• DATA PROVIDED:
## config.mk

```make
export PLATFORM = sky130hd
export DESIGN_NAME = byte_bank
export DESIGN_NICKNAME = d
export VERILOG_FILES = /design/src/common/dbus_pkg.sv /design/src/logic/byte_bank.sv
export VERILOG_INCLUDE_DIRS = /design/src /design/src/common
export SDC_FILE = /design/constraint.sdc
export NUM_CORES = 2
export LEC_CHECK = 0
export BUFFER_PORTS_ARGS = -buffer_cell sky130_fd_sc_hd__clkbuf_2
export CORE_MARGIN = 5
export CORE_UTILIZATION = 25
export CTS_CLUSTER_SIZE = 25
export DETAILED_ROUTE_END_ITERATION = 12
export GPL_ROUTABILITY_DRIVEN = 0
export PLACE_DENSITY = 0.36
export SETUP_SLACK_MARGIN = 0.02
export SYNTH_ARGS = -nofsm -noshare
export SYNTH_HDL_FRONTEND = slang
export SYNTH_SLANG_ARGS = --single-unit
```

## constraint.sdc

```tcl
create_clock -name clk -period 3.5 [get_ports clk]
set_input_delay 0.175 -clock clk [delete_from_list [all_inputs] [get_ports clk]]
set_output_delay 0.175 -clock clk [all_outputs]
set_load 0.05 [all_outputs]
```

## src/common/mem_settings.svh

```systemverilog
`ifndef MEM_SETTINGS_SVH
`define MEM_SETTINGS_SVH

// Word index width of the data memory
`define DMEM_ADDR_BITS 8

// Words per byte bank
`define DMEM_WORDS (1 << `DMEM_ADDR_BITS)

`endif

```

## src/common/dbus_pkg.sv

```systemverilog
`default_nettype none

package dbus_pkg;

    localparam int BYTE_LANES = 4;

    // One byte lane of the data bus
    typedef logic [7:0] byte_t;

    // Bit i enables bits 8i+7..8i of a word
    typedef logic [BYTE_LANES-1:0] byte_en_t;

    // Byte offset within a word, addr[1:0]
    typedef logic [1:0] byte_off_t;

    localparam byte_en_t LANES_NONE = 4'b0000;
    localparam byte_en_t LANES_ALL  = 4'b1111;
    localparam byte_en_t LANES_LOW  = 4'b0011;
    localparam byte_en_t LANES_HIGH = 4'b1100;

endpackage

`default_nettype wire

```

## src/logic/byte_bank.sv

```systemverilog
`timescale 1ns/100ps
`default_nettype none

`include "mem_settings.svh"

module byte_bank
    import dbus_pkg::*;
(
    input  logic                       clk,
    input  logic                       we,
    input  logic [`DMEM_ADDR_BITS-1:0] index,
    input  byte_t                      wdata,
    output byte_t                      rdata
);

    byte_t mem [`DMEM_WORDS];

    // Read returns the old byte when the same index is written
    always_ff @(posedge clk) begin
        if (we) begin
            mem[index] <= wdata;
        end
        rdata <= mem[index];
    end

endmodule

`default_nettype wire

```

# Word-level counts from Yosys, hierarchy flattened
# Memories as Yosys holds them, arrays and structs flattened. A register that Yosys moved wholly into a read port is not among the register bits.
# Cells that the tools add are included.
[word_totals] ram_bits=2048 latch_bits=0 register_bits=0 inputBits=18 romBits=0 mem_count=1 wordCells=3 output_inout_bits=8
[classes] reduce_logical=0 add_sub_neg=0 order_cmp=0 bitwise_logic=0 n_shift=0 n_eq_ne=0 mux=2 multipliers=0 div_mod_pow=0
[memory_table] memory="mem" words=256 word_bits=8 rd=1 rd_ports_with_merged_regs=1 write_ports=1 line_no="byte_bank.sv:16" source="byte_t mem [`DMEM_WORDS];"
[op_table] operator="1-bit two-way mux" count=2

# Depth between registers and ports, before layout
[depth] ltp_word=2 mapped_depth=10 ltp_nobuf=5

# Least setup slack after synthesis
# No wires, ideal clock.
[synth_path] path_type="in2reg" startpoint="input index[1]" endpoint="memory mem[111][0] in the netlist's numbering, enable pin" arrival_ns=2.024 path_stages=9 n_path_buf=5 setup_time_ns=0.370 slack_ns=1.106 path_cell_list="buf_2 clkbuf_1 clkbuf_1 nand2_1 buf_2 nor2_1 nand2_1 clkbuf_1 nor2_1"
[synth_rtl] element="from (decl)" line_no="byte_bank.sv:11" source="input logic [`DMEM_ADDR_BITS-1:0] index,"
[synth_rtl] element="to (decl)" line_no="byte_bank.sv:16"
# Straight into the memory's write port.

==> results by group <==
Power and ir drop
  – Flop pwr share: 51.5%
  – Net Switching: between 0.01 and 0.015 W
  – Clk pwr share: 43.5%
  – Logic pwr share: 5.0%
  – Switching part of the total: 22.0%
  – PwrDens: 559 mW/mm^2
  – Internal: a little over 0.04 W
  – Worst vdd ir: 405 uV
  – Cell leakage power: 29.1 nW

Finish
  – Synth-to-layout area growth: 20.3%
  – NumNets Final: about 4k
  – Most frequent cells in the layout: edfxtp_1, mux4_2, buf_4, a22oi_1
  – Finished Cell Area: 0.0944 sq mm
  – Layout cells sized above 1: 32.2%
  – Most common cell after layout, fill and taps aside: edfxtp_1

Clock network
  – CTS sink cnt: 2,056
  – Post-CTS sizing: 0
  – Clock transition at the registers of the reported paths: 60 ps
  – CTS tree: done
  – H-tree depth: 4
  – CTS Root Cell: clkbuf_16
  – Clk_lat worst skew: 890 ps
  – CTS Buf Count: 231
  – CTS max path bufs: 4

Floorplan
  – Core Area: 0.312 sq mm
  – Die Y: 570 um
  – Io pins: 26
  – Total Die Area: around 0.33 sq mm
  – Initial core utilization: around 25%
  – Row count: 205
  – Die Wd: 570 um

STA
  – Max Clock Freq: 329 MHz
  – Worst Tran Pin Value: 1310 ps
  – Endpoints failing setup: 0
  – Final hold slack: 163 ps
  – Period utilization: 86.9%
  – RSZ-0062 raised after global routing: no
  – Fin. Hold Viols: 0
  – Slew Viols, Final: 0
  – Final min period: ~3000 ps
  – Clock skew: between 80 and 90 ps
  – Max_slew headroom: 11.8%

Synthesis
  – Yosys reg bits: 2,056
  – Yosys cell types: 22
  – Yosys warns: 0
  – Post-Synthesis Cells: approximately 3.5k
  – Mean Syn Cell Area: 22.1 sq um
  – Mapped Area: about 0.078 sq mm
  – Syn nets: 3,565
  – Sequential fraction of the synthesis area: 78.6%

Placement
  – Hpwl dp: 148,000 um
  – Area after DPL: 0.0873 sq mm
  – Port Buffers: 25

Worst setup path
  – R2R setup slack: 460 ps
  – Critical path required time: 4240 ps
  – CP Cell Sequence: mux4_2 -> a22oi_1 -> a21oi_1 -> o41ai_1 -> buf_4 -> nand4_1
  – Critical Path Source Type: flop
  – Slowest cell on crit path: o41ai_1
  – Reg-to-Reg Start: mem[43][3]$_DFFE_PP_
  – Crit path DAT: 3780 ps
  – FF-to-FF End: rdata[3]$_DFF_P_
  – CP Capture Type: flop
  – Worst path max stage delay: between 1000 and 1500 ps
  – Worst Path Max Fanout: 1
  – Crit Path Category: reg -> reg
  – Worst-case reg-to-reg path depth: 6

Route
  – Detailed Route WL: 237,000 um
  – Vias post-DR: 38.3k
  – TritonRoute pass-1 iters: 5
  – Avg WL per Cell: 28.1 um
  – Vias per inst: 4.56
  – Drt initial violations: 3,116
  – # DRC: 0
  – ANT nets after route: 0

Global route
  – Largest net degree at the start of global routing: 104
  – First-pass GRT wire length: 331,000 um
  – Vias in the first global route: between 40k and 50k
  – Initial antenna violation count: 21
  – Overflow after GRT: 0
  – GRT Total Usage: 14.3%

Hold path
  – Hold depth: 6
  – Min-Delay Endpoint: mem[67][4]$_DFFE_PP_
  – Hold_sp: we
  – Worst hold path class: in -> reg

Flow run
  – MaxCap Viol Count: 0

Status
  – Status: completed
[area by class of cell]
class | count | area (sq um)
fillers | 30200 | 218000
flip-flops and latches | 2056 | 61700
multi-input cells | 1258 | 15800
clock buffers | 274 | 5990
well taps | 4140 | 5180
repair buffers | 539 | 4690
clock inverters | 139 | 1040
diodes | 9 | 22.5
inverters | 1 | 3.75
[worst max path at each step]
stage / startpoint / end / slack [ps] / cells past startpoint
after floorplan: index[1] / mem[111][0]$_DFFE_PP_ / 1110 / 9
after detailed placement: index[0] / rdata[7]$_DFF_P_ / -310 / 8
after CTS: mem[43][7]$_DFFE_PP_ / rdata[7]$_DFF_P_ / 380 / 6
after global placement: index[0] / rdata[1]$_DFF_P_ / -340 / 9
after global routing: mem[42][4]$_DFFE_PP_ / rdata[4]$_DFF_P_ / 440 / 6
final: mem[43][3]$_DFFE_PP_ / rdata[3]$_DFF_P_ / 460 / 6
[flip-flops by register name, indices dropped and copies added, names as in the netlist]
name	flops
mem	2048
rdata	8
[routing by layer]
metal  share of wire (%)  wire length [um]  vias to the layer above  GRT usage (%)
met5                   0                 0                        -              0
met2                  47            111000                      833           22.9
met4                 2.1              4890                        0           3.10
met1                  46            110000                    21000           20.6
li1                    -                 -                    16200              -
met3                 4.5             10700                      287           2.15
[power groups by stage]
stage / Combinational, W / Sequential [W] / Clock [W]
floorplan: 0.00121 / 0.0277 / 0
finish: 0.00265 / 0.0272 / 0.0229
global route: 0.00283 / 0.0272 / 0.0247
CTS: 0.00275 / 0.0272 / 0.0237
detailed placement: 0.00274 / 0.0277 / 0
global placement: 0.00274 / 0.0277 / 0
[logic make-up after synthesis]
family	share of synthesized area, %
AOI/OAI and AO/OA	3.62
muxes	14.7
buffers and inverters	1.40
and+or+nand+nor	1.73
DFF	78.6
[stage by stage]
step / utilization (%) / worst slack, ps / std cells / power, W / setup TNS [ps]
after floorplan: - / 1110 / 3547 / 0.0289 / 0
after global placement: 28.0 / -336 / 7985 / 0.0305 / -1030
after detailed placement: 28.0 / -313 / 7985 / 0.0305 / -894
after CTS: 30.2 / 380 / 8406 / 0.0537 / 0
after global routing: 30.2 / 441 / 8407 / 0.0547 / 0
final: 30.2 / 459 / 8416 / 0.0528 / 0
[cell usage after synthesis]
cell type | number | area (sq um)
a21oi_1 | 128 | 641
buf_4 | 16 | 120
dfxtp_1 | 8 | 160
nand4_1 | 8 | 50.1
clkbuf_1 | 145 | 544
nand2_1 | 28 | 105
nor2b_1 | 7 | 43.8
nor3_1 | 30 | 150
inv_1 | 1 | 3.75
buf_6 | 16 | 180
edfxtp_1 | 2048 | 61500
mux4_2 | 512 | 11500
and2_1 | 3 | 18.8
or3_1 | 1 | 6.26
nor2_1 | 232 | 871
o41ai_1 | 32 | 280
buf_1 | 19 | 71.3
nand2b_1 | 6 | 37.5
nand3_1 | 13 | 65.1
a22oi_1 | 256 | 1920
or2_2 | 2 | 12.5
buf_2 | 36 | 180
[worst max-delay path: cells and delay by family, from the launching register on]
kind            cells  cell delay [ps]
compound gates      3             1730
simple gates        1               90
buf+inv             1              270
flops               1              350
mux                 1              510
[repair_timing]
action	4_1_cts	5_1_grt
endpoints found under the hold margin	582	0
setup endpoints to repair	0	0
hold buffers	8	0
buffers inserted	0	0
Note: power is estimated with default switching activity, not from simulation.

• WHAT YOU SHOULD DO: Out of the data above, set down the lines from the one with "finish: 0.00265 / 0.0272 / 0.0229" to the one with "[logic make-up after synthesis]", both included, exactly as written and with no additions.

• ANSWER:
finish: 0.00265 / 0.0272 / 0.0229
global route: 0.00283 / 0.0272 / 0.0247
CTS: 0.00275 / 0.0272 / 0.0237
detailed placement: 0.00274 / 0.0277 / 0
global placement: 0.00274 / 0.0277 / 0
[logic make-up after synthesis]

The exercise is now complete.